Content: Savoy Grand
Savoy Grand

Savoy Grand

Nottingham four-piece release debut album. A bit like Travis, but even more miserable apparently...

Despite only having released one 7" single to date - the double-A-sided 'Millions Of People'/'The Moving Air' Savoy Grand are already known as 'that band who play long, slow songs that are incredibly miserable'.

Predictably, their opinions of themselves differ.

"I don't think we are miserable," singer/guitarist Graham Langley insists. "I know what they mean. You could say that what we do is miserable, but I think humour's probably a big part of what we are. And I suppose there's part of me that thinks being miserable's really funny. So the 'miserableness' is part of the humour, rather than the other way round."

One thing they can't deny is that live they play unbelievably quietly - so much so that venues have been known to stop using their tills and turn off their fridges so as not to break the spell. Again, Graham's not so sure.
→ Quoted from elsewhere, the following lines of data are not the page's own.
`flow/run.sh`:
```
#!/bin/bash
# OpenROAD 26Q1-2900-gdf79404cd8, Yosys 0.63+post, stock flow scripts
make -C /OpenROAD-flow-scripts/flow DESIGN_CONFIG=/design/flow/config.mk WORK_HOME=/design/flow/orfs finish
```
`flow/config.mk`:
```
export PLATFORM = sky130hd
export DESIGN_NAME = dbscan_top
export DESIGN_NICKNAME = dbscan_top
export VERILOG_FILES = /design/flow/design.v
export SDC_FILE = /design/flow/constraint.sdc
export NUM_CORES = 4
export LEC_CHECK = 1
export CORE_UTILIZATION = 40
```
`flow/constraint.sdc`:
```
current_design dbscan_top

set clk_period 5.3
set clk_io_pct 0.2

create_clock -name clk0 -period $clk_period [get_ports {clk}]

set non_clock_inputs [all_inputs -no_clocks]
set_input_delay [expr $clk_period * $clk_io_pct] -clock clk0 $non_clock_inputs
set_output_delay [expr $clk_period * $clk_io_pct] -clock clk0 [all_outputs]
```
`flow/design.v`:
```
module dbscan_distance_unit (
    input  [7:0] x1, y1, z1,
    input  [7:0] x2, y2, z2,
    output [17:0] dist2
);
    wire [8:0] dx = (x1 > x2) ? (x1 - x2) : (x2 - x1);
    wire [8:0] dy = (y1 > y2) ? (y1 - y2) : (y2 - y1);
    wire [8:0] dz = (z1 > z2) ? (z1 - z2) : (z2 - z1);
    assign dist2 = dx*dx + dy*dy + dz*dz;
endmodule
module dbscan_fsm #(
    parameter MAX_N = 64,
    parameter EPS2 = 300,
    parameter MINPTS = 2,
    parameter ITER = 6
)(
    input clk,
    input rst,
    input start,
    input [7:0] num_points,
    input [17:0] dist2,
    input [3:0]  li,
    input        core_i,
    output reg [$clog2(MAX_N)-1:0] i,
    output reg [$clog2(MAX_N)-1:0] j,
    output reg we_label,
    output reg we_core,
    output reg [$clog2(MAX_N)-1:0] waddr,
    output reg [3:0] wlabel,
    output reg       wcore,
    output reg done
);
    reg [7:0] iter;
    reg [3:0] neighbor_count;
    reg [3:0] current_label;
    always @(posedge clk or posedge rst) begin
        if (rst) begin
            i <= 0; j <= 0;
            iter <= 0;
            neighbor_count <= 0;
            current_label <= 1;
            done <= 0;
            we_label <= 0;
            we_core <= 0;
        end
        else if (start && !done) begin
            we_label <= 0;
            we_core  <= 0;
            if (j == 0)
                neighbor_count <= 0;
            if (dist2 < EPS2 && i != j)
                neighbor_count <= neighbor_count + 1;
            if (j == num_points-1) begin
                if (neighbor_count >= MINPTS) begin
                    we_core <= 1;
                    waddr <= i;
                    wcore <= 1;
                    if (li == 0) begin
                        we_label <= 1;
                        wlabel <= current_label;
                        current_label <= current_label + 1;
                    end
                end
                j <= 0;
                i <= i + 1;
            end else begin
                j <= j + 1;
            end
            if (core_i && dist2 < EPS2 && li != 0) begin
                we_label <= 1;
                waddr <= j;
                wlabel <= li;
            end
            if (i == num_points-1 && j == num_points-1)
                iter <= iter + 1;
            if (iter >= ITER)
                done <= 1;
        end
    end
endmodule
module dbscan_point_memory #(
    parameter MAX_N = 64
)(
    input clk,
    input [$clog2(MAX_N)-1:0] raddr_i,
    input [$clog2(MAX_N)-1:0] raddr_j,
    output [7:0] xi, yi, zi,
    output [7:0] xj, yj, zj,
    output [3:0] li,
    output       core_i,
    input        we_label,
    input        we_core,
    input [$clog2(MAX_N)-1:0] waddr,
    input [3:0]  wlabel,
    input        wcore,
    input        we_point,
    input [$clog2(MAX_N)-1:0] waddr_point,
    input [7:0]  wx, wy, wz
);
    reg [7:0] x_mem [0:MAX_N-1];
    reg [7:0] y_mem [0:MAX_N-1];
    reg [7:0] z_mem [0:MAX_N-1];
    reg [3:0] label_mem [0:MAX_N-1];
    reg       core_mem  [0:MAX_N-1];
    integer k;
    initial begin
        for (k = 0; k < MAX_N; k = k + 1) begin
            label_mem[k] = 0;
            core_mem[k]  = 0;
        end
    end
    assign xi = x_mem[raddr_i];
    assign yi = y_mem[raddr_i];
    assign zi = z_mem[raddr_i];
    assign li = label_mem[raddr_i];
    assign core_i = core_mem[raddr_i];
    assign xj = x_mem[raddr_j];
    assign yj = y_mem[raddr_j];
    assign zj = z_mem[raddr_j];
    always @(posedge clk) begin
        if (we_point) begin
            x_mem[waddr_point] <= wx;
            y_mem[waddr_point] <= wy;
            z_mem[waddr_point] <= wz;
        end
        if (we_label)
            label_mem[waddr] <= wlabel;
        if (we_core)
            core_mem[waddr] <= wcore;
    end
endmodule
module dbscan_top #(
    parameter MAX_N = 64
)(
    input clk,
    input rst,
    input [7:0] x, y, z,
    input valid,
    input last,
    output done
);
    reg start;
    reg [7:0] num_points;
    reg [$clog2(MAX_N)-1:0] wr_ptr;
    wire [$clog2(MAX_N)-1:0] i, j;
    wire [7:0] xi, yi, zi, xj, yj, zj;
    wire [3:0] li;
    wire core_i;
    wire [17:0] dist2;
    wire we_label, we_core;
    wire [$clog2(MAX_N)-1:0] waddr;
    wire [3:0] wlabel;
    wire wcore;
    always @(posedge clk or posedge rst) begin
        if (rst) begin
            wr_ptr <= 0;
            num_points <= 0;
            start <= 0;
        end else begin
            if (valid) begin
                wr_ptr <= wr_ptr + 1;
                num_points <= num_points + 1;
            end
            if (last)
                start <= 1;
        end
    end
    dbscan_point_memory #(MAX_N) PM (
        clk,
        i, j,
        xi, yi, zi,
        xj, yj, zj,
        li,
        core_i,
        we_label,
        we_core,
        waddr,
        wlabel,
        wcore,
        valid,
        wr_ptr,
        x, y, z
    );
    dbscan_distance_unit DU (
        xi, yi, zi,
        xj, yj, zj,
        dist2
    );
    dbscan_fsm #(MAX_N) FSM (
        clk, rst,
        start,
        num_points,
        dist2,
        li,
        core_i,
        i, j,
        we_label,
        we_core,
        waddr,
        wlabel,
        wcore,
        done
    );
endmodule
```
==> flow_summary.ini <==
; implementation run metrics
[outcome]
run_status = complete, no violations

[setup_path]
arrival_ps = 3250
critPathMaxFanout = 16
endpoint_kind = flip-flop
r2r_slack_ps = 2210
worst-endpoint-required_ps = 5470
timing.rr.start = num_points[0]
critical_path.endpoint = FSM.iter[0]
timing.critical_path.from_type = flip-flop
crit_type = reg -> reg
regToRegEndpoint = FSM.iter[0]
reg2regPathDepth = 8
setup.worst_path.start = num_points[0]

[yosys]
synth.cellmix.compoundShare_pct = 7.43
synth-simple-area-share_pct = 23.0
xor_share_pct = 17.8
yosysChipArea_um2 = 1800
yosys-dominant-comb-family = simple AND/OR/NAND/NOR gates
ys.flops = 30
synthesis.instances = 175
async_flop_share_pct = 100
seq_area_frac_synth_pct = 41.7
mux_cell_area_share_pct = 1.18
yosys_warnings = 3
edf_count = 0
netlist-cell-type-count = 42
ff_type = dfrtp_1
adder_share_pct = 4.17
post_synthesis_average_cell_area_um2 = 10.3
syn_std_cell_area_um2 = 1800
synth-cells-yosys = 175

[timing]
timing_worst_slew_pin_value_ps = 837
finalSetupTns_ps = 0
hold-worst-slack_ps = 487
max_slew_margin_pct = 43.8
max_frequency_ghz = 0.324
final-hold-violation-count = 0
final.setup_skew_ps = 9.12
slew_viol_final = 0
min_period_ps = 3090
final.period_utilization_pct = 58.2
postLayoutSetupSlackWorst_ps = 2210
timing.final.setup_violations = 0
unrepaired_setup_endpoints_after_global_routing = false

[global_route]
vias_in_the_first_global_route = 1157
grt_pass1_wl_um = 5220
grt_antenna_before_repair = 0
globalRoute.totalOverflow = 0
global_route.usage.total_pct = 13.6
grt_max_degree = 31

[cells_and_area]
design_area_um2 = 1940
drive_above_1_share_pct = 10.7
mostFrequentLayoutCell = dfrtp_1
utilization_pct = 44.5
final_layout_top_logic_cells = dfrtp_1 (30), xnor2_1 (21), nand2_1 (12)
final_cell_count_no_fill = 230
area.growth.synth_to_final_pct = 7.57

[clock_network]
post_cts_buffers = 0
max-clock-path-buffers = 2
cts_repair_resize_count = 0
clock_sink_count = 30
cts-htree-levels = 2
cts.hold.buffers_added = 0
tritoncts = built
worst_setup_hold_path_clk_slew_ps = 60
cts_root_buf = clkbuf_8
number_of_buffers_created_by_cts = 5
worstSkewPairLatency_ps = 280

[drt]
antenna-diode-count = 0
post_drt_wl_per_cell_um = 12.8
detailed_routing_iterations_pass_1 = 4
dr.first_iter.drc_count = 22
detail-route-antenna-nets = 0
post-route-drc-count = 0
routed_via_density = 5.33
dr_total_vias = 1226
drt-total-wl_um = 2940

[floorplan]
height_of_the_die_um = 69.1
die_w_um = 69.1
initial_core_util_pct = 41.4
floorplan.io_pins = 29
rows = 24
floorplan.core_area_um2 = 4350
die_area_um2 = 4780

[pwr]
finalPower_mw = 1.04
peakVddDrop_uv = 184
powerDensity_nw_per_um2 = 534
leakage_nw = 0.841

[placement]
place_worst_setup_slack_ps = 2210
io_buffer_count = 4
hpwl_after_dpl_um = 2020
routabilityCongestion = 0.784
post-place-cells = 222
placement_stage_cell_area_um2 = 1850

[flow_run]
warnings = 51
max-cap-violations = 0

[hold_path]
min-delay-path-class = reg -> reg
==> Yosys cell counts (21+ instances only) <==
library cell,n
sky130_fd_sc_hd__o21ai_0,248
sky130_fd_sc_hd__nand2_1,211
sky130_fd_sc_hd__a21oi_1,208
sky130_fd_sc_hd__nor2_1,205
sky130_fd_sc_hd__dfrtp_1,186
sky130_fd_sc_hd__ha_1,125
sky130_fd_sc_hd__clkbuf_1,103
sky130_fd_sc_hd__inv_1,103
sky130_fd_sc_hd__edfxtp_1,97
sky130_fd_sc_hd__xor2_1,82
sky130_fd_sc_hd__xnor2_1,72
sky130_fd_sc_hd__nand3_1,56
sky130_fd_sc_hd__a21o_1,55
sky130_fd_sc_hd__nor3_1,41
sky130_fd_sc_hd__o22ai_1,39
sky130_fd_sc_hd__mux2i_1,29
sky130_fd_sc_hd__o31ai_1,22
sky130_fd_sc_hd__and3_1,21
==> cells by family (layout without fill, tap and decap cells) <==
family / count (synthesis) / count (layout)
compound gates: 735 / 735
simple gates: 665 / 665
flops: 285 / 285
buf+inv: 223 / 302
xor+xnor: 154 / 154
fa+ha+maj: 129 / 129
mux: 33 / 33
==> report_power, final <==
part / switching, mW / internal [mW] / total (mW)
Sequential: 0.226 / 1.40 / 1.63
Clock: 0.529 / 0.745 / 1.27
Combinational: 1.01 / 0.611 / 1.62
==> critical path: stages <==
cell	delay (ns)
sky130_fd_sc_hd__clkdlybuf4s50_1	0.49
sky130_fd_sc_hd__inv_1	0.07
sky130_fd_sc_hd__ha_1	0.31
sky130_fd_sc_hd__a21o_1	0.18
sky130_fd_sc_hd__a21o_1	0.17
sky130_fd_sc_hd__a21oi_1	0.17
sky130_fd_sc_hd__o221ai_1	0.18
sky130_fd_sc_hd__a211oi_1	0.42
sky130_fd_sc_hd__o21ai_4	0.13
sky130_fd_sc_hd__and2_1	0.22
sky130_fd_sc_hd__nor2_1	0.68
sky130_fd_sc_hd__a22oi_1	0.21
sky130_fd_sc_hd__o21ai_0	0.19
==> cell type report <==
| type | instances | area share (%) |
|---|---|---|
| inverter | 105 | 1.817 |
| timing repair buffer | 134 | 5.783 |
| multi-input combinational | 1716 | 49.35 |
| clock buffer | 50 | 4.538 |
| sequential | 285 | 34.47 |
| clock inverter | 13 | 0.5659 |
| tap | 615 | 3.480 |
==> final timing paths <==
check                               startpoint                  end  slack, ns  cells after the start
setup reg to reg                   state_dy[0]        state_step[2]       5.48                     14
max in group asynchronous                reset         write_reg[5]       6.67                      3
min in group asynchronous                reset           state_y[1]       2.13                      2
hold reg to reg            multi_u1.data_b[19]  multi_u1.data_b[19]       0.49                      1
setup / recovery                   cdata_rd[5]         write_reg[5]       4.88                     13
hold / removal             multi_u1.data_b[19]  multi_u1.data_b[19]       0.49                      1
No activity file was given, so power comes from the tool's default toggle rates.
===== flow/design.v =====
module serializer(
    input           clk,
    input           rst,
    input   [7:0]   p_data,
    input           ser_en,
    output          ser_done,
    output          ser_data
);
    reg [7:0] data_received;
    reg received;
    reg [3:0] nbits;
    assign ser_done = (nbits == 4'd8);
    assign ser_data = data_received[7];
    always@(posedge clk or negedge rst) begin
        if(~rst) begin
            data_received = 8'd0;
            received = 0;
        end
        else if(ser_en) begin
            data_received = p_data;
            received = 1;
        end
        else begin
            data_received = 8'd0;
            received = 0;
        end
    end
    always@(posedge clk) begin
        if(received) begin
            data_received = data_received << 1 ;
            nbits = nbits +  1 ;
        end
        else begin
            data_received = 8'd0;
            nbits = 4'd0;
        end
    end
endmodule
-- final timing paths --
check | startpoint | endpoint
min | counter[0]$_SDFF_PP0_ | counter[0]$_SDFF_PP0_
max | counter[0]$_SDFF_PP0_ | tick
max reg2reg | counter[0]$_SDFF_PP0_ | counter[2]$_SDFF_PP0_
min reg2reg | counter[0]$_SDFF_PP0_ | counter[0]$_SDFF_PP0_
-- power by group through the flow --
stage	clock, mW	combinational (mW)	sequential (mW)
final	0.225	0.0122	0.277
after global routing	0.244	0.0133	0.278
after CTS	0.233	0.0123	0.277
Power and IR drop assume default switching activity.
==> flow/config.mk <==
export PLATFORM = sky130hd
export DESIGN_NAME = link_top
export DESIGN_NICKNAME = link_top
export VERILOG_FILES = /design/flow/design.v
export SDC_FILE = /design/flow/constraint.sdc
export NUM_CORES = 4
export LEC_CHECK = 1
export CORE_AREA = 10 10 71 71
export DIE_AREA = 0 0 81 81
==> flow/constraint.sdc <==
current_design link_top

set clk_period 1.1
set clk_io_pct 0.2

create_clock -name clk0 -period $clk_period [get_ports {clk}]

set non_clock_inputs [all_inputs -no_clocks]
set_input_delay [expr $clk_period * $clk_io_pct] -clock clk0 $non_clock_inputs
set_output_delay [expr $clk_period * $clk_io_pct] -clock clk0 [all_outputs]
==> flow/design.v <==
module link_top(
    input wire clk,
    input wire rst,
    output wire done
);
    wire req, ack;
    wire [7:0] data;
    master_fsm master (
        .clk(clk),
        .rst(rst),
        .ack(ack),
        .req(req),
        .data(data),
        .done(done)
    );
    slave_fsm slave (
        .clk(clk),
        .rst(rst),
        .req(req),
        .data(data),
        .ack(ack)
    );
endmodule
module master_fsm(
    input wire clk,
    input wire rst,
    input wire ack,
    output reg req,
    output reg [7:0] data,
    output reg done
);
    parameter [1:0] IDLE = 2'b00,
                   SEND = 2'b01,
                   WAIT_ACK = 2'b10,
                   COMPLETE = 2'b11;
    reg [1:0] state, next_state;
    reg [1:0] byte_count;
    reg [7:0] data_values [0:3]; 
    initial begin
        data_values[0] = 8'hA5;
        data_values[1] = 8'h3C;
        data_values[2] = 8'h7E;
        data_values[3] = 8'hD9;
    end
    always @(*) begin
        next_state = state;
        case (state)
            IDLE: next_state = SEND;
            SEND: next_state = WAIT_ACK;
            WAIT_ACK: begin
                if (ack) next_state = (byte_count == 3) ? COMPLETE : SEND;
            end
            COMPLETE: next_state = IDLE;
        endcase
    end
    always @(posedge clk) begin
        if (rst) begin
            state <= IDLE;
            byte_count <= 0;
            req <= 0;
            done <= 0;
            data <= 0;
        end
        else begin
            state <= next_state;
            case (state)
                IDLE: begin
                    byte_count <= 0;
                    done <= 0;
                end
                SEND: begin
                    req <= 1;
                    data <= data_values[byte_count];
                end
                WAIT_ACK: begin
                    if (ack) begin
                        req <= 0;
                        byte_count <= byte_count + 1;
                    end
                end
                COMPLETE: begin
                    done <= 1;
                end
            endcase
        end
    end
endmodule
module slave_fsm(
    input wire clk,
    input wire rst,
    input wire req,
    input wire [7:0] data,
    output reg ack
);
    parameter [1:0] IDLE = 2'b00,
                   LATCH = 2'b01,
                   HOLD_ACK = 2'b10,
                   WAIT_REQ = 2'b11;
    reg [1:0] state, next_state;
    reg [1:0] hold_counter;
    reg [7:0] latched_data;
    always @(*) begin
        next_state = state;
        case (state)
            IDLE: if (req) next_state = LATCH;
            LATCH: next_state = HOLD_ACK;
            HOLD_ACK: begin
                if (hold_counter == 1) next_state = WAIT_REQ;
            end
            WAIT_REQ: if (~req) next_state = IDLE;
        endcase
    end
    always @(posedge clk) begin
        if (rst) begin
            state <= IDLE;
            ack <= 0;
            hold_counter <= 0;
            latched_data <= 0;
        end
        else begin
            state <= next_state;
            case (state)
                IDLE: begin
                    ack <= 0;
                    hold_counter <= 0;
                end
                LATCH: begin
                    latched_data <= data;
                    ack <= 1;
                end
                HOLD_ACK: begin
                    hold_counter <= hold_counter + 1;
                end
                WAIT_REQ: begin
                    ack <= 0;
                    hold_counter <= 0;
                end
            endcase
        end
    end
endmodule
==> flow/run.sh <==
#!/bin/bash
# OpenROAD 26Q1-2900-gdf79404cd8, Yosys 0.63+post, stock flow scripts
make -C /OpenROAD-flow-scripts/flow DESIGN_CONFIG=/design/flow/config.mk WORK_HOME=/design/flow/orfs finish
==> deck_impl_summary.md <==
Implementation Results

Critical path
  – Critical Path Fanout Max: 3
  – R2r worst-path depth: 2
  – CP max-delay cell: clkdlybuf4s50_1
  – CP cell instances: clkdlybuf4s50_1, or3_4, a211oi_2
  – Crit path required time: 1.27 ns
  – CP max stage delay: 0.42 ns
  – Reg-to-reg endpoint: slave.hold_counter[1]$_SDFFE_PP0P_
  – Worst reg2reg path startpoint: slave.state[3]$_DFF_P_
  – Crit path buf inv count: 1
  – Critical Path End Type: register
  – Arrival @ worst endpoint: 1.18 ns
  – Startpoint types: input pin
  – CP top delay family: buffers and inverters
  – CP Class: in2reg
  – R2R Setup Slk: 0.12 ns

Detailed routing
  – ANT nets after route: 0
  – Top layer in use: met3
  – Total Wirelength: 863 um
  – Via count: 377
  – Pre-Repair DR Iteration Count: 4
  – Met2 WL: 316 um
  – Wirelength per Cell: 7.92 um
  – Inserted Diodes: 0
  – 1st-iter DRT viols: 18
  – Met3 WL post-DR: 74 um
  – Wire length on met1: 472 um
  – DRC: 0
  – Vias per cell: 3.46

Floorplanning
  – Overall die height: 81 um
  – Die Width: 81 um
  – # IOs: 3
  – Fp util: 0.154
  – # rows: 22
  – Die area: 6560 um^2
  – Core area: 3630 um^2

Clocking
  – CTS tree: built
  – H-tree depth: 1
  – CTS buffer count: 3
  – CTS root buf: clkbuf_8
  – Clock-pin slew on the worst setup and hold paths: 0.06 ns
  – Clock buffer depth: 2
  – Worst skew pair latency: 0.24 ns
  – Sink Count: 15

GRT
  – Initial antenna violation count: 0
  – Number of global-route vias before repair: 359
  – First-pass GRT wire length: 1500 um
  – Remaining global-route overflow: 0
  – Total GRT Usage: 0.0284
  – Pin count of the biggest net entering global routing: 14

Logic synthesis
  – Asr flop ratio synth: 0
  – Cell type with the largest total area: dfxtp_1
  – MUX area fraction: 0.0201
  – Top cells by area: dfxtp_1 54%, nand2b_1 5.6%, a21oi_1 5.4%, a211oi_2 4.5%, ha_1 4.5%
  – XOR Share, Synth: 0.0156
  – EDFF count, synth: 0
  – Flops after synth: 15
  – Count leader, synth: dfxtp_1
  – Top cells by count, synth: 15 x dfxtp_1, 6 x a21oi_1, 6 x nor2_1, 5 x inv_1, 5 x nand2b_1
  – Mean Syn Cell Area: 10.4 um^2
  – Synth Cell Area: 561 um^2
  – Simple-Gate Area Share: 0.190
  – Commonest register cell after synthesis: dfxtp_1
  – Top logic family: simple AND/OR/NAND/NOR gates
  – Synth top area share: 0.536
  – Synth Seq Share: 0.536
  – Area share of fa/ha/maj cells after synthesis: 0.0446
  – Ys cells: 54
  – YS chip area: 561 um^2
  – Mapped Cells: 54
  – Post-synthesis compound-gate area fraction: 0.152
  – Synth unique cells: 20
  – Yosys warnings: 2

Power and ir drop
  – Pwr dens: 1530 nW/um^2
  – Switching share of power: 0.202
  – Seq pwr share: 0.540
  – Combinational power share: 0.053
  – Net Switching: 0.000215 W
  – Leakage: 0.257 nW
  – Worst VDD drop: 0.468 mV
  – Internal: 0.000848 W
  – Total Power: 0.00106 W
  – Clk pwr share: 0.407

Final timing
  – Final Setup Violations: 0
  – Final hold vios: 0
  – Clock Skews: 0.00235 ns
  – Worst Tran Pin Value: 0.236 ns
  – Slew Limit Fails: 0
  – Tcrit/Tclk final: 0.922
  – Setup ws final: 0.0860 ns
  – Min Tclk post-route: 1.01 ns
  – Relative slew slack: 0.842
  – RSZ-0062 raised after global routing: false
  – Fmax: 0.986 GHz

Place
  – Routability Congestion: 0.700
  – Dpl ws: -0.225 ns
  – Port Buffers: 2
  – Placed insts: 105

Flow run
  – Total of max-cap violations: 0
  – OpenROAD warnings: 25

Cells and area
  – Layout cells sized above 1: 0.197
  – Layout area overhead: 24.1%
  – Final cell utilization of the core: 0.191
  – Post-Layout Cell Count: 109

Min path
  – Hold_sp: master.state[3]$_DFF_P_
  – Hold Path Sink: master.done$_SDFFE_PP0P_
  – Hold Crit Depth: 2
  – Hold WC Path Type: reg2reg

Outcome
  – Status: complete, no violations
## placed cells by master, fill, tap and decap left out, drive strengths merged, types with 2 or more instances in the layout
cell,instances
nand2b,5
inv,5
buf,2
clkbuf,4
a21oi,6
ha,2
dfxtp,15
a211oi,2
nor2,6
## area by class of cell
class	count	area [um^2]
clock buffers	4	45.0
fillers	406	2940
multi-input cells	33	236
well taps	48	60.1
inverters	5	18.8
repair buffers	4	33.8
flip-flops and latches	15	302
## per-layer routing
layer / vias to the layer above / track usage
met1: 173 / 0.0367
met5: - / 0
met4: 0 / 0.00173
li1: 200 / -
met2: 4 / 0.0390
met3: 0 / 0.0212
## state kept, by name, indices dropped and copies added, names as in the netlist
register            flops
slave.hold_counter      2
master.byte_count       2
master.done             1
master.state            4
slave.ack               1
slave.state             4
master.req              1
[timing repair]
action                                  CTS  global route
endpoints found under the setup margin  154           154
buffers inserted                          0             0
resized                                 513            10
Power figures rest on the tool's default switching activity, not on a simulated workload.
$ cat /design/flow/run.sh
#!/bin/bash
# OpenROAD 26Q1-2900-gdf79404cd8, Yosys 0.63+post, stock flow scripts
make -C /OpenROAD-flow-scripts/flow DESIGN_CONFIG=/design/flow/config.mk WORK_HOME=/design/flow/orfs finish
$ cat /design/flow/config.mk
export PLATFORM = sky130hd
export DESIGN_NAME = regW
export DESIGN_NICKNAME = regW
export VERILOG_FILES = /design/flow/design.v
export SDC_FILE = /design/flow/constraint.sdc
export NUM_CORES = 4
export LEC_CHECK = 1
export CORE_AREA = 10 10 311 311
export DIE_AREA = 0 0 321 321
$ cat /design/flow/constraint.sdc
current_design regW

set clk_period 1.0
set clk_io_pct 0.2

create_clock -name clk0 -period $clk_period [get_ports {clk}]

set non_clock_inputs [all_inputs -no_clocks]
set_input_delay [expr $clk_period * $clk_io_pct] -clock clk0 $non_clock_inputs
set_output_delay [expr $clk_period * $clk_io_pct] -clock clk0 [all_outputs]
"It doesn't sound quiet to me because - and this is going to sound really pretentious, but I'll say it anyway - I think the emotion in the songs has a volume of its own, and maybe you can't actually hear it but it fills rooms. I suppose we have hope that what we do is sufficiently entertaining for anyone to like it. I'm not interested in being in any kind of purposefully elitist position - I would be appalled at that."

These notions are what drives the band toward one of their burning ambitions: to play Top Of The Pops. "Yeah, that would be brilliant, I'd really love that," beams Graham. "If a band like Travis can make it, then I don't see why we couldn't. If you sit down and work out their music, and what the constituents of it are, then I don't think we're that far apart."

Whatever the similarities to Travis, one thing's for sure: Savoy Grand make beautiful, sparse, intimate, deeply affecting music. Their songs are about the tiny things in life, but reach out to almost everyone that hears them. It's unlikely, despite all their top-of-the-pop-tastic dreams, that major labels will be giving them a call any time soon, as to corporate ears they must be the anti-Steps.

A shame, really - if one of them did, Savoy Grand's TOTP ambitions might just be realised...

Savoy Grand's mini-album, Dirty Pillows, is released by Narwhal Recordings on May 1st, 2000.